I think the clues for Team Chat’s success at the cost of ESNs lie in such simple insights. I argue for the following:

  1. ESNs are not ideal for real-time, goal oriented conversations
    In a work context, most conversations are real-time, intensive, and goal oriented. The structure of ESNs is just not suited for such conversations. The visual simplicity of chat – a series of text messages ordered chronologically makes for a distraction free exchanges directed towards a conclusion. The structure of ESNs, multimedia posts, each with a million options – commenting, likes, emotions, viewer settings, following, cross navigation, suggestions – is just too cluttered for this kind of communication
  2. ESNs are too open
    Getting work accomplished always involves a work-group. In more fluid organisations, project teams are formed and dispersed to achieve objectives, but for the duration of the project, the team works as a discrete group. ESNs have blurry boundaries and consider the entire organisation as one big group, while chat rooms seem to provide the “walls” that work groups need to focus on their objectives
  3. ESNs are too dynamic
    Information from ESNs comes in a steady stream from every direction, and is more often than not, not related to the immediate task at hand. This dynamism leads to a state of attention deficit where you are constantly tempted to jump into broader conversations at the cost of productivity. Admittedly, solutions like Slack are now starting to face similar criticism of notification overload, an issue they are actively trying to combat

A lesson Team Chat can learn from ESNs – Knowledge management

It’s not as if team chat does not have issues of its own. Knowledge Management is all about capturing the knowledge that is created within an organisation on a daily basis, and making it available to others across the organisation – helping the organisation grow and mature. However, chat is a perpetually running conversation where multiple threads are constantly added on, get all intertwined and fall of. No Enterprise Search or Artificial Intelligence can hope to effectively retrieve the knowledge hidden in these messages.

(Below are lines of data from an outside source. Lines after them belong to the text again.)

## config.mk

```make
export PLATFORM = sky130hd
export DESIGN_NAME = spi_cs_sleep_timer
export DESIGN_NICKNAME = d
export VERILOG_FILES = /design/src/rtl/spi_cst_pkg.sv /design/src/rtl/spi_cst_prescaler.sv /design/src/rtl/spi_cst_unit_counter.sv /design/src/rtl/spi_cs_sleep_timer.sv
export SDC_FILE = /design/constraint.sdc
export NUM_CORES = 1
export LEC_CHECK = 0
export ABC_AREA = 0
export BUFFER_PORTS_ARGS = -buffer_cell sky130_fd_sc_hd__buf_4
export CORE_MARGIN = 2
export CORE_UTILIZATION = 52
export DETAILED_ROUTE_END_ITERATION = 16
export PLACE_DENSITY = 0.75
export SLEW_MARGIN = 20
export SYNTH_ARGS = -nofsm -noshare
export SYNTH_HDL_FRONTEND = slang
export SYNTH_SLANG_ARGS = --single-unit
```

## constraint.sdc

```tcl
create_clock -name clk -period 2.05 [get_ports clk]
set_input_delay 0.3075 -clock clk [delete_from_list [all_inputs] [get_ports clk]]
set_output_delay 0.3075 -clock clk [all_outputs]
set_load 0.03 [all_outputs]
```

## src/rtl/spi_cst_pkg.sv

```systemverilog
// Shared types for the chip-select / sleep delay timer.
// Assumes: a single-bit instruction kind selects between the two instructions.
package spi_cst_pkg;
    typedef enum logic [1:0] {
        ST_IDLE = 2'd0,
        ST_PRE  = 2'd1,
        ST_RUN  = 2'd2
    } cst_state_t;

    typedef enum logic {
        OP_SLEEP = 1'b0,
        OP_CS    = 1'b1
    } cst_kind_t;
endpackage

```

## src/rtl/spi_cst_prescaler.sv

```systemverilog
// Prescaler: counts fast cycles and emits one tick per delay unit of
// 2*(div+1) cycles. Assumes div_i is stable while enable_i is high.
// clear_i has priority over counting.
module spi_cst_prescaler #(
    parameter int DIV_W = 4
) (
    input  logic             clk,
    input  logic             rst_n,
    input  logic             clear_i,
    input  logic             enable_i,
    input  logic [DIV_W-1:0] div_i,
    output logic             tick_o
);
    localparam int PC_W = DIV_W + 1;

    logic [PC_W-1:0] pc_q;
    logic [PC_W-1:0] last_c;

    // Final count of a unit: 2*div + 1.
    assign last_c = {div_i, 1'b1};
    assign tick_o = enable_i && (pc_q == last_c);

    // Fast-cycle counter, wrapping at the end of each unit.
    always_ff @(posedge clk) begin
        if (!rst_n || clear_i) begin
            pc_q <= '0;
        end else if (enable_i) begin
            pc_q <= tick_o ? '0 : pc_q + 1'b1;
        end
    end


    pc_range_chk: assert property (@(posedge clk) disable iff (!rst_n)
        enable_i |-> (pc_q <= last_c));
endmodule

```

## src/rtl/spi_cst_unit_counter.sv

```systemverilog
// Unit counter: counts prescaler ticks and flags a match with the target.
// Assumes the controller clears it before a new target is applied.
module spi_cst_unit_counter #(
    parameter int CNT_W = 8
) (
    input  logic             clk,
    input  logic             rst_n,
    input  logic             clear_i,
    input  logic             tick_i,
    input  logic [CNT_W-1:0] target_i,
    output logic             match_o
);
    logic [CNT_W-1:0] uc_q;

    assign match_o = (uc_q == target_i);

    // Count one per completed delay unit; clear has priority.
    always_ff @(posedge clk) begin
        if (!rst_n || clear_i) begin
            uc_q <= '0;
        end else if (tick_i) begin
            uc_q <= uc_q + 1'b1;
        end
    end


    uc_bound_chk: assert property (@(posedge clk) disable iff (!rst_n)
        !clear_i |-> (uc_q <= target_i));
endmodule

```

## src/rtl/spi_cs_sleep_timer.sv

```systemverilog
// Chip-select / sleep delay timer (top).
// Runs one instruction at a time: sleep (wait t units after a one-cycle
// setup) or chip-select (wait d units, load chip-select, wait d units again).
// Assumes prescale_div is stable while busy and CS_W <= SLEEP_W.
module spi_cs_sleep_timer
    import spi_cst_pkg::*;
#(
    parameter int CS_W    = 4,
    parameter int DIV_W   = 4,
    parameter int SLEEP_W = 8,
    parameter int CSD_W   = 2
) (
    input  logic                     clk,
    input  logic                     rst_n,
    input  logic [DIV_W-1:0]         prescale_div,
    input  logic                     instr_valid,
    output logic                     instr_ready,
    input  logic                     instr_kind,
    input  logic [CSD_W+SLEEP_W-1:0] instr_arg,
    output logic [CS_W-1:0]          cs_n
);
    localparam int ARG_W   = CSD_W + SLEEP_W;
    localparam int CSD_LSB = SLEEP_W;

    cst_state_t          state_q;
    cst_kind_t           kind_q;
    logic [SLEEP_W-1:0]  target_q;
    logic                early_q;
    logic [CS_W-1:0]     payload_q;
    logic                repeat_q;
    logic [CS_W-1:0]     cs_q;

    logic accept, in_run, cs_kind, match, tick;
    logic pass_switch, cs_update, finish, counter_clear;
    logic [CSD_W-1:0] csd_field;

    assign csd_field     = instr_arg[ARG_W-1:CSD_LSB];
    assign instr_ready   = (state_q == ST_IDLE);
    assign accept        = instr_valid && instr_ready;
    assign in_run        = (state_q == ST_RUN);
    assign cs_kind       = (kind_q == OP_CS);
    assign pass_switch   = in_run && cs_kind && !early_q && match && !repeat_q;
    assign cs_update     = in_run && cs_kind && !repeat_q && (early_q || match);
    assign finish        = in_run && (cs_kind ? (early_q || (match && repeat_q)) : match);
    assign counter_clear = !in_run || pass_switch;
    assign cs_n          = cs_q;

    spi_cst_prescaler #(.DIV_W(DIV_W)) presc_i (
        .clk      (clk),
        .rst_n    (rst_n),
        .clear_i  (counter_clear),
        .enable_i (in_run),
        .div_i    (prescale_div),
        .tick_o   (tick)
    );

    spi_cst_unit_counter #(.CNT_W(SLEEP_W)) units_i (
        .clk      (clk),
        .rst_n    (rst_n),
        .clear_i  (counter_clear),
        .tick_i   (tick),
        .target_i (target_q),
        .match_o  (match)
    );

    // Sequencing: idle -> (setup for sleep) -> run -> idle.
    always_ff @(posedge clk) begin
        if (!rst_n) begin
            state_q <= ST_IDLE;
        end else begin
            case (state_q)
                ST_IDLE: if (accept) state_q <= (instr_kind == OP_CS) ? ST_RUN : ST_PRE;
                ST_PRE:  state_q <= ST_RUN;
                ST_RUN:  if (finish) state_q <= ST_IDLE;
                default: state_q <= ST_IDLE;
            endcase
        end
    end

    // Capture the instruction fields at acceptance.
    always_ff @(posedge clk) begin
        if (!rst_n) begin
            kind_q    <= OP_SLEEP;
            target_q  <= '0;
            early_q   <= 1'b0;
            payload_q <= '0;
        end else if (accept) begin
            kind_q    <= cst_kind_t'(instr_kind);
            early_q   <= (csd_field == '0);
            payload_q <= instr_arg[CS_W-1:0];
            target_q  <= (instr_kind == OP_CS)
                         ? SLEEP_W'(csd_field)
                         : instr_arg[SLEEP_W-1:0];
        end
    end

    // Repeat flag: marks the second delay pass of a chip-select.
    always_ff @(posedge clk) begin
        if (!rst_n || !in_run) begin
            repeat_q <= 1'b0;
        end else if (pass_switch) begin
            repeat_q <= 1'b1;
        end
    end

    // Chip-select output register, loaded between the two passes.
    always_ff @(posedge clk) begin
        if (!rst_n) begin
            cs_q <= '1;
        end else if (cs_update) begin
            cs_q <= payload_q;
        end
    end


    busy_after_accept_chk: assert property (@(posedge clk) disable iff (!rst_n)
        (instr_valid && instr_ready) |=> !instr_ready);


    cs_quiet_chk: assert property (@(posedge clk) disable iff (!rst_n)
        !$stable(cs_n) |-> ($past(!instr_ready) && $past(kind_q == OP_CS)));


    repeat_kind_chk: assert property (@(posedge clk) disable iff (!rst_n)
        repeat_q |-> (kind_q == OP_CS && !early_q));


    second_pass_fresh_chk: assert property (@(posedge clk) disable iff (!rst_n)
        $rose(repeat_q) |-> (!match || target_q == '0) && !instr_ready);
endmodule

```

# Yosys cells after proc, flatten, opt, wreduce, memory -nomap -nowiden
# Cells that the tools add are included.
[totals]
reg_bits = 34
output_inout_bits = 5
[classes]
addsub = 2
n_eq_ne = 6
muxes = 7
reduce_logical = 22
[ops]
columns = ["cell", "n"]
rows = [
  ["1-bit logical AND", 10],
  ["8-bit by 1-bit adder with 8-bit output, second input constant", 1],
  ["8-bit == test", 1],
  ["8-bit 2-to-1 mux", 1],
  ["2-bit 2-to-1 mux", 3],
  ["2-bit one-hot mux with 3 select lines", 1],
  ["5-bit by 1-bit adder with 5-bit output, second input constant", 1],
  ["5-bit == test", 1],
  ["1-bit logical OR", 5],
  ["5-bit 2-to-1 mux", 1],
  ["1-bit zero test", 4],
  ["2-bit zero test", 2],
  ["2-bit by 1-bit != test with 1-bit output, second input constant", 2],
  ["2-bit by 1-bit == test with 1-bit output, second input constant", 1],
  ["2-bit == test, second input constant", 1],
  ["2-bit AND reduction", 1],
  ["1-bit 2-to-1 mux", 1],
]

# Depth between registers and ports, before layout
# Gate-level depths: netlist of the first run.
[depth]
depth_word = 7
mapped_depth = 7
mapped_depth_nobuf = 5

# Cells and area by module
# Synthesis of the first run repeated with hierarchy kept, for this count alone.
[unflattened]
cells_unflattened = 182
hier_area_um2 = 1611.5
[modules_own_cells]
columns = ["module", "instances", "cells_each", "area_per_inst_um2"]
rows = [
  ["spi_cs_sleep_timer", 1, 101, 890.9],
  ["spi_cst_unit_counter", 1, 50, 434.2],
  ["spi_cst_prescaler", 1, 31, 286.5],
]

# Worst setup path before layout of the first run
# Ideal clock, no wire load.
[synth_path]
kind = "flip-flop to flip-flop"
start = "register state_q[1]"
end = "register target_q[3]"
arrival_time_ns = 1.576
setup_slack_ns = 0.398
path_stages_with_launch = 7
path_buffers = 2
synth_period_minus_slack_ns = 1.652
path_cell_list = "dfxtp_1 nor2_1 and2_1 clkbuf_1 buf_2 nand3b_1 a21boi_0"
[synth_between]
elab_chain_len = 2
[synth_rtl]
columns = ["item", "line", "source"]
rows = [
  ["start: declaration", "spi_cs_sleep_timer.sv:25", "cst_state_t state_q;"],
  ["start signal: assignment", "spi_cs_sleep_timer.sv:72", "ST_IDLE: if (accept) state_q <= (instr_kind == OP_CS) ? ST_RUN : ST_PRE;"],
  ["2-bit zero test", "spi_cs_sleep_timer.sv:38", "assign instr_ready = (state_q == ST_IDLE);"],
  ["via instr_ready", "spi_cs_sleep_timer.sv:17", "output logic instr_ready,"],
  ["1-bit logical AND", "spi_cs_sleep_timer.sv:39", "assign accept = instr_valid && instr_ready;"],
  ["end signal: assignment", "spi_cs_sleep_timer.sv:91", "target_q <= (instr_kind == OP_CS)"],
  ["end: declaration", "spi_cs_sleep_timer.sv:27", "logic [SLEEP_W-1:0] target_q;"],
]
# The timed path passes the listed nets, and every way through them passes these cells.
# A chain may end at the register's enable or synchronous reset.

# Final worst setup path of the first run
[layout_path]
start = "register presc_i.pc_q[2]"
end = "register units_i.uc_q[3]"
[layout_between]
elab_chain_len = 2
[layout_rtl]
columns = ["item", "line", "source"]
rows = [
  ["start: declaration", "spi_cst_prescaler.sv:16", "logic [PC_W-1:0] pc_q;"],
  ["start signal: assignment", "spi_cst_prescaler.sv:28", "pc_q <= tick_o ? '0 : pc_q + 1'b1;"],
  ["5-bit == test", "spi_cst_prescaler.sv:21", "assign tick_o = enable_i && (pc_q == last_c);"],
  ["1-bit logical AND", "spi_cst_prescaler.sv:21", ""],
  ["end signal: assignment", "spi_cst_unit_counter.sv:22", "uc_q <= uc_q + 1'b1;"],
  ["end: declaration", "spi_cst_unit_counter.sv:13", "logic [CNT_W-1:0] uc_q;"],
]
# No other way between the ends.

==> metrics.txt, run 1 <==
commonest non-fill, non-tap cell in the layout dfxtp_1; CTS clk-pin slew, worst paths 0.10 ns; H-Tree Depth 2; gpl congestion 0.800; HP Class primary input to flop; DRT iter0 DRCs 73; die area 0.00399 mm2; worst vdd ir 0.000481 V; Design Area, Final 0.00203 mm2; Die Wd 63.2 um; Diodes inserted 0; syn_area_per_cell 8.55 um2; final count of hold timing violations 0; most frequent cells in the layout dfxtp_1 (34), nand2_1 (28), buf_4 (26); Slew Viols, Final 0; synth warn 0; Sequential Power Share 55.9%; sequential share of the synthesized area 37.4%; Pre-antenna DRT Iters 4; Clk Latency, worst-skew pair 0.33 ns; Net Sw Frac 28.0%; pre-CTS setup slack 0.280 ns; fin crit share 84.3%; WL per Instance 12.4 um; FP Rows 21; Top FF cell, synth dfxtp_1; core area 0.00336 mm2; Chip Height 63.2 um; post-route ant nets 0; Longest Clk Path Bufs 2; Ports 23; PortBufs 22; initial antenna violation count 0; post-layout min period 1.73 ns; CP cell instances xnor2_1 -> nand3_1 -> or4_1 -> a21oi_2; Net Sw Power 0.000354 W; post-route setup TNS 0 ns; Root Driver clkbuf_4; Slew @ Worst Pin 0.471 ns; synthesized netlist cell count 213; final setup violating endpoints 0; DP HPWL 2.47 mm; PD cells 622 mW/mm2; routed via count 1555; # hold bufs at CTS 0; vias per cell 5.61; Max Cap Viol 0; Critical Path Start Type flop; Netlist cell types 39; combinational power share 17.1%; RSZ-0062 raised after global routing no; Post-synth EDFFs 0; DRC errors left 0; Finished Core Util 60.5%; relative slew slack 68.6%; Initial Util 54.2%; Crit. End Element flop; Area Overhead vs Synth 11.6%; Syn Nets 233; Leak 0.691 nW; gr usage total 19.3%; Crit Path Class flop to flop; Req. time, crit path 2.33 ns; Total Power 0.00126 W; DRT Wirelength 3.45 mm; CTS sink cnt 34; Inserted Clock Buffers 5; Fmax achieved 579 MHz; Arr. time, crit path 2.00 ns; Clock Power Share 27.0%; Async SR Flop Fraction 0%; Crit path largest cell delay 0.63 ns; largest net degree at the start of global routing 34; cells resized by post-CTS repair 0; run status complete, no violations; setup ws final 0.321 ns; Slowest cell on crit path or4_1; Worst Skew 0.00603 ns; CTS tree built; global-route wire length before repair 6.13 mm; worst-path fanout max 14; area of placed instances 0.00199 mm2; GR Overflow Total 0; vias in the first global route 1354; # nets final 251; cell area after synthesis 0.00182 mm2; Pint 0.000910 W; flops & latches, synth 34; share of cells above drive strength 1 17.3%; Post-CTS Setup Bufs 0
## metal layers
| layer | vias up | GRT usage [%] | wire length, um |
|---|---|---|---|
| met1 | 710 | 27.0 | 1700 |
| met3 | 7 | 4.82 | 191 |
| li1 | 795 | - | - |
| met4 | 0 | 7.34 | 55 |
| met2 | 43 | 28.6 | 1500 |
| met5 | - | 0 | 0 |
## state kept, by name (all words and copies together) (netlist names)
name	flops
target_q	8
units_i.uc_q	8
presc_i.pc_q	5
cs_n	4
payload_q	4
state_q	2
cs_kind	1
early_q	1
repeat_q	1
## critical path, delay by kind of cell (launching register included)
kind / cells / cell delay, ns
flops: 1 / 0.41
xor+xnor: 1 / 0.16
compound gates: 1 / 0.14
simple gates: 2 / 0.97
## power groups by stage
stage / logic, W / registers, W / clock network (W)
finish: 0.000216 / 0.000707 / 0.000342
global route: 0.000242 / 0.000710 / 0.000377
CTS: 0.000218 / 0.000706 / 0.000350
detailed placement: 0.000218 / 0.000722 / 0
global placement: 0.000216 / 0.000721 / 0
floorplan: 0.000157 / 0.000724 / 0
## synthesized netlist by cell type, types with 2 or more instances
cell type  number  area, um2
nor3_1          6       30.0
nand4_1         5       31.3
nor4_1          4       25.0
o211a_1         2       20.0
buf_6           3       33.8
nor3b_1         2       15.0
buf_2           3       15.0
nand3_1         6       30.0
clkbuf_1        8       30.0
ha_1            2       25.0
nand2b_1        4       25.0
nand4b_1        2       17.5
and3_1          2       12.5
a31oi_1         2       12.5
o31ai_1         4       30.0
a21oi_2         5       43.8
a21oi_1         9       45.0
nand2_1        28        105
xnor2_1        12        105
or4_1           4       30.0
xor2_1          3       26.3
nand3b_1       14        105
inv_1           2       7.51
o41ai_1         2       17.5
dfxtp_1        34        681
nor2_1         12       45.0
o21ai_0         7       35.0
a21boi_0       13       97.6
mux2i_1         2       20.0
or3_1           2       12.5
## worst paths after layout
kind | from | endpoint | slack (ns) | cells after the start
max | presc_i.pc_q[2] | units_i.uc_q[3] | 0.32 | 4
min | instr_kind | state_q[0] | 0.22 | 2
max reg2reg | presc_i.pc_q[2] | units_i.uc_q[3] | 0.32 | 4
min reg2reg | payload_q[3] | payload_q[3] | 0.47 | 2
## stage by stage
| step | hold WS (ns) | cells |
|---|---|---|
| 3_5_place_dp | 0.466 | 270 |
| 3_3_place_gp | 0.455 | 270 |
| 4_1_cts | 0.212 | 277 |
| 2_1_floorplan | 0.437 | 213 |
| 6_report | 0.223 | 277 |
| 5_1_grt | 0.215 | 277 |
## cell type report
cell class                      count  area (um2)
Tap cell                           46        57.6
Fill cell                         338        1330
Timing Repair Buffer               26         195
Multi-Input combinational cell    162        1050
Inverter                            2        7.51
Clock buffer                        7        45.0
Sequential cell                    34         681
## logic make-up (layout without fill, tap and decap cells)
kind of cell / Yosys count / count (layout) / share of synthesized area [%]
flip-flops: 34 / 34 / 37.4
AND/OR/NAND/NOR: 98 / 98 / 30.3
buffers and inverters: 17 / 35 / 5.15
multiplexers: 2 / 2 / 1.10
AO/OA/AOI/OAI: 45 / 45 / 17.5
XOR/XNOR: 15 / 15 / 7.21
adder cells (fa/ha/maj): 2 / 2 / 1.37
No activity file was read; power rests on OpenSTA's default activity.
==> run 2, diff against run 1 <==
Settings changed: CORE_UTILIZATION 52 to 51, PLACE_DENSITY 0.75 to 0.76.
Clock period 2.05 ns to 1.5 ns, I/O delays scaled along.
==> metrics.txt, run 2 (synthesis results as in run 1) <==
CTS sink cnt 34; CTS tree built; Fmax achieved 678 MHz; CP cell instances nand3_1 -> or2_2 -> or4_4 -> a21oi_2; CTS clk-pin slew, worst paths 0.11 ns; Leak 0.862 nW; most frequent cells in the layout buf_4 (50), nand2_1 (28), dfxtp_1 (26); DRC errors left 0; Slew Viols, Final 0; DRT iter0 DRCs 58; PD cells 787 mW/mm2; Clk Latency, worst-skew pair 0.33 ns; routed via count 1650; fin crit share 98.3%; DP HPWL 2.81 mm; Total Power 0.00188 W; Slew @ Worst Pin 0.297 ns; Hold Path Origin instr_kind; Placed Cells 291; Diodes inserted 0; Reg-to-Reg Start units_i.uc_q[4]; relative slew slack 80.1%; worst-path fanout max 3; largest net degree at the start of global routing 34; Largest regs target_q x8, units_i.uc_q x8, presc_i.pc_q x5; Initial Util 53.7%; post-route ant nets 0; Critical Path Start Type flop; initial antenna violation count 0; Fillers 274; share of cells above drive strength 1 35.7%; Die Wd 63.8 um; WL per Instance 13.4 um; FP Rows 21; post-layout min period 1.47 ns; HP Class primary input to flop; vias per cell 5.43; Worst Reg-to-Reg Cells 4; worst vdd ir 0.000590 V; Worst Skew 0.0145 ns; gr usage total 20.8%; worst hold path endpoint state_q[0]; register area 691 um2; Crit Path Class flop to flop; Crit. End Element flop; Ports 23; Root Driver clkbuf_4; GR Overflow Total 0; Chip Height 63.8 um; Slowest cell on crit path dfxtp_1; Finished Core Util 70.4%; reg2reg end units_i.uc_q[6]; commonest non-fill, non-tap cell in the layout buf_4; die area 0.00407 mm2; Pre-antenna DRT Iters 6; Multi-input gate area 0.00118 mm2; final setup violating endpoints 0; vias in the first global route 1505; H-Tree Depth 2; gpl congestion 0.833; Longest Clk Path Bufs 2; Inserted Clock Buffers 5; Area Overhead vs Synth 31.0%; Max Cap Viol 0; global-route wire length before repair 6.60 mm; Arr. time, crit path 1.76 ns; final count of hold timing violations 0; core area 0.00339 mm2; Cells on Worst Hold Path 2; PortBufs 22; run status complete, no violations; DRT Wirelength 4.08 mm; Crit path largest cell delay 0.42 ns; # nets final 277; Layout Cells excl Fill 304; reg2reg setup slack 0.03 ns; Req. time, crit path 1.78 ns
==> run 2: layer usage <==
metal	track usage (%)	routed length [um]
met1	26.7	1910
met2	34.2	2000
met3	5.11	142
met4	6.79	19
met5	0	0
==> run 2: worst max-delay path: cells and delay by family, from the launching register on <==
kind	cells	cell delay (ns)
compound gates	1	0.12
flops	1	0.42
simple gates	3	0.87
==> run 2: worst max path at each step <==
| stage | start | to | slack, ns | depth (start not counted) |
|---|---|---|---|---|
| 2_1_floorplan | state_q[1] | target_q[3] | 0.02 | 6 |
| 3_3_place_gp | prescale_div[3] | units_i.uc_q[7] | -0.06 | 6 |
| 3_5_place_dp | prescale_div[3] | units_i.uc_q[7] | -0.08 | 6 |
| 4_1_cts | presc_i.pc_q[3] | units_i.uc_q[6] | 0.002 | 5 |
| 5_1_grt | units_i.uc_q[4] | units_i.uc_q[6] | -0.02 | 4 |
| 6_report | units_i.uc_q[4] | units_i.uc_q[6] | 0.03 | 4 |
==> run 2: final cells by class <==
class                      instances  area share (%)
clock buffer                       7            2.31
sequential                        34            28.9
multi-input combinational        163            49.6
inverter                           2           0.314
timing repair buffer              51            16.2
clock inverter                     1           0.210
tap                               46            2.41
==> run 2: stage by stage <==
stage	hold slack [ns]	setup slack [ns]	TNS (ns)	instance area (um2)
floorplan	0.370	0.0177	0	1820
global placement	0.454	-0.0595	-0.288	2150
detailed placement	0.464	-0.0849	-0.443	2150
CTS	0.134	0.00174	0	2250
global route	0.135	-0.0186	-0.0272	2390
finish	0.139	0.0250	0	2390
==> run 2: power breakdown <==
| group | switching, W | internal (W) |
|---|---|---|
| Clock | 0.000307 | 0.000227 |
| Sequential | 0.0000263 | 0.000939 |
| Combinational | 0.000200 | 0.000181 |
| Total | 0.000533 | 0.00135 |
==> run 2: repair_timing <==
item / 4_1_cts / 5_1_grt
gates resized for setup: 5 / 23
buffers inserted: 0 / 4
pin swaps: 0 / 10
endpoints found under the setup margin: 7 / 13
gates cloned: 1 / 0
hold buffers: 0 / 0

In the ESN structure however, every conversation is a discrete object – a post. A post could be a document, or a question, or an opinion, and tends to capture all subsequent exchanges against the same post. This post always exists as a discrete, coherent unit of knowledge, that may be retrieved later and add value.

Once the initial euphoria over Team Chat dies out, these are undoubtedly problems that will become more and more evident. Chat will need to evolve and subsume the best of ESNs.

I propose chat where messages are similar to Posts!

Guest Blob by Pankaj Taneja
Pankaj Taneja is Director of Marketing at HyperOffice, a provider of cloud based business communication and collaboration software since 1998. He admits to obsessively thinking about the digital workplace at the cost of other areas of his life.